Teorias do espetáculo e da recepção | Fênix – Revista de História e Estudos Culturais | 2006
Os textos que fazem parte deste Dossiê da Fênix – Revista de História e Estudos Culturais são frutos das primeiras atividades do Grupo de Trabalho Teorias do Espetáculo e da Recepção, realizadas em 2006 no Rio de Janeiro, por ocasião do IV Congresso da ABRACE – Associação Brasileira de Pesquisa e Pós-Graduação em Artes Cênicas.
Durante as sessões de trabalho, percebemos que os variados e complexos caminhos de investigação trilhados abriam um leque interessante de propostas que não somente discutiam questões ligadas à Teoria e Recepção e do Espetáculo Teatral, mas mesclavam uma rica teia de preocupações na abordagem do espetáculo.
Essa experiência, que se mostrara tão frutífera, levou-nos a pensar na criação de um espaço público, por meio do qual as discussões realizadas não apenas pudessem ser expandidas, mas acrescidas por novas contribuições que dinamizassem o rico processo iniciado. Veio ao encontro desse sentimento o convite/desafio feito por Alcides Freire Ramos e Rosangela Patriota, participantes/fundadores do GT e editores da Fênix, para organizar e editar o Dossiê que agora vem a público.
Este Dossiê é composto por nove artigos, cujas abordagens certamente aprofundam o debate do Grupo de Trabalho Teorias do Espetáculo e da Recepção e, a partir deste momento, estimularão novas perspectivas de pesquisa.

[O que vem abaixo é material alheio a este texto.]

From an optimization exercise on the open Yosys and OpenROAD flow, aimed at small area and a short achievable clock period; shortcuts taken in it are not production practice. Only simulation tests tie the RTL to the original design; equivalence was not proved. In every run shown here, the design's own scripts or RTL, not TritonCTS, make the clock network. The clock port is modelled as an ideal driver, which makes a skipped or thinned clock tree look cheaper than it is; a real chip needs a root buffer or a tree. No activity file was given, so power comes from the tool's default toggle rates.

**flow/design.v**
```verilog
`timescale 1ns/100ps
module APB_Slave
(
    input               PCLK,
    input               PRESETn,
    input               PENABLE,
    input        [7:0]  PADDR,
    input               PWRITE,
    input               PSEL,
    input        [31:0] PWDATA,
    output reg   [31:0] PRDATA,
    output reg          PREADY
);
reg         setup;         
reg  [7:0]  temp_addr;
reg  [31:0] temp_data;
reg         temp_write;
reg         wr_pend;       
reg         ph;            
reg  [8191:0] mem;         
wire match = setup && PSEL && PENABLE && PADDR == temp_addr &&
             PWRITE == temp_write && PWDATA == temp_data;
wire [15:0] dlo = 16'd1 << temp_addr[3:0];
wire [15:0] dhi = 16'd1 << temp_addr[7:4];
wire [255:0] sel_n;
wire [255:0] we;
genvar r, b;
generate
    for (r = 0; r < 256; r = r + 1) begin : dec
        apb_nand2 u_sel (.a(dlo[r % 16]), .b(dhi[r / 16]), .y(sel_n[r]));
        apb_nor2  u_we  (.a(sel_n[r]), .b(!wr_pend), .y(we[r]));
    end
endgenerate
wire [31:0] wd = wr_pend ? temp_data ^ {32{ph}} : 32'hFFFF_FFFF;
wire [8191:0] mem_d;
generate
    for (r = 0; r < 256; r = r + 1) begin : row
        for (b = 0; b < 32; b = b + 1) begin : col
            apb_o22ai u (.a1(mem[32*r+b]), .a2(we[r]), .b1(sel_n[r]), .b2(wd[b]), .y(mem_d[32*r+b]));
        end
    end
endgenerate
always @(negedge PCLK)
    mem <= mem_d;
wire [31:0] rd_n;
generate
    for (b = 0; b < 32; b = b + 1) begin : rdt
        wire [127:0] l1;    
        wire [31:0]  l2;    
        wire [7:0]   l3;    
        wire [1:0]   l4;    
        for (r = 0; r < 128; r = r + 1) begin : g1
            apb_o22ai u (.a1(mem[32*(2*r)+b]), .a2(sel_n[2*r]), .b1(mem[32*(2*r+1)+b]), .b2(sel_n[2*r+1]), .y(l1[r]));
        end
        for (r = 0; r < 32; r = r + 1) begin : g2
            apb_nor4 u (.a(l1[4*r]), .b(l1[4*r+1]), .c(l1[4*r+2]), .d(l1[4*r+3]), .y(l2[r]));
        end
        for (r = 0; r < 8; r = r + 1) begin : g3
            apb_nand4 u (.a(l2[4*r]), .b(l2[4*r+1]), .c(l2[4*r+2]), .d(l2[4*r+3]), .y(l3[r]));
        end
        for (r = 0; r < 2; r = r + 1) begin : g4
            apb_nor4 u (.a(l3[4*r]), .b(l3[4*r+1]), .c(l3[4*r+2]), .d(l3[4*r+3]), .y(l4[r]));
        end
        apb_nand2 u5 (.a(l4[0]), .b(l4[1]), .y(rd_n[b]));
    end
endgenerate
wire [31:0] rd = ~rd_n ^ {32{ph}};
always @(negedge PRESETn or negedge PCLK) begin
    if (!PRESETn) begin
        setup  <= 1'b0;
        PRDATA <= 32'd0;
        PREADY <= 1'b0;
    end else begin
        setup  <= !setup && PSEL && !PENABLE;
        PRDATA <= (match && !PWRITE) ? rd : 32'd0;
        if (match)
            PREADY <= 1'b1;
    end
end
always @(negedge PCLK) begin
    if (PRESETn && !setup && PSEL && !PENABLE) begin
        temp_addr  <= PADDR;
        temp_data  <= PWDATA;
        temp_write <= PWRITE;
    end
    wr_pend <= PRESETn && match && PWRITE;
    ph <= !ph;
end
endmodule
module apb_nand2 (input a, b, output y);
    assign y = ~(a & b);
endmodule
module apb_nor2 (input a, b, output y);
    assign y = ~(a | b);
endmodule
module apb_o22ai (input a1, a2, b1, b2, output y);
    assign y = ~((a1 | a2) & (b1 | b2));
endmodule
module apb_nor4 (input a, b, c, d, output y);
    assign y = ~(a | b | c | d);
endmodule
module apb_nand4 (input a, b, c, d, output y);
    assign y = ~(a & b & c & d);
endmodule
```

Abrindo o Dossiê, Edélcio Mostaço, um dos fundadores de nosso GT e seu primeiro coordenador, mergulha em pressupostos da estética da recepção e do teatro pós-dramático, na observação de um espetáculo sui-generis, apresentado no Rio Grande do Sul: Borboletas de sol de asas magoadas, criado e interpretado por Evelyn Ligocki. Ao abordar a questão da representação de um travesti por uma mulher, Mostaço nos instiga a refletir sobre o lugar da representação. O artigo é uma leitura que nos remete à cena e ao seu questionamento. Trata-se, pois, de uma leitura polêmica e prazerosa, nos marcos da pós-modernidade.
Adriana Fernandes, por sua vez, traz para o centro do debate as inter-relações entre corpo e dança. Essa possibilidade de trabalho foi detectada em sua pesquisa sobre a dança do baião no nordeste e em São Paulo. Neste sentido, o “Paradoxo de Ana” busca compreender, fundamentando-se em Spinoza e na conhecida dança do migrante nordestino, os momentos de suspensão dos sentidos que se estabelecem, ao nos fazer participar de seu ato.
Já Marcus Mota, pesquisador e encenador da UnB, nos convida a mergulhar na amplitude das concepções teatrais presentes em Natyasastra, o tratado sanscrítico de teatro. Em sua abordagem, o autor lança luz sobre os problemas relacionados à teoria do espetáculo, adotando uma outra perspectiva, pois, ao adentrar o tratado sanscrítico, percorre as relações propostas entre palavra, música e movimento, percebendo o sentido teatral de maneira muito distanciada da tradição hegeliana que se consolidou no Ocidente.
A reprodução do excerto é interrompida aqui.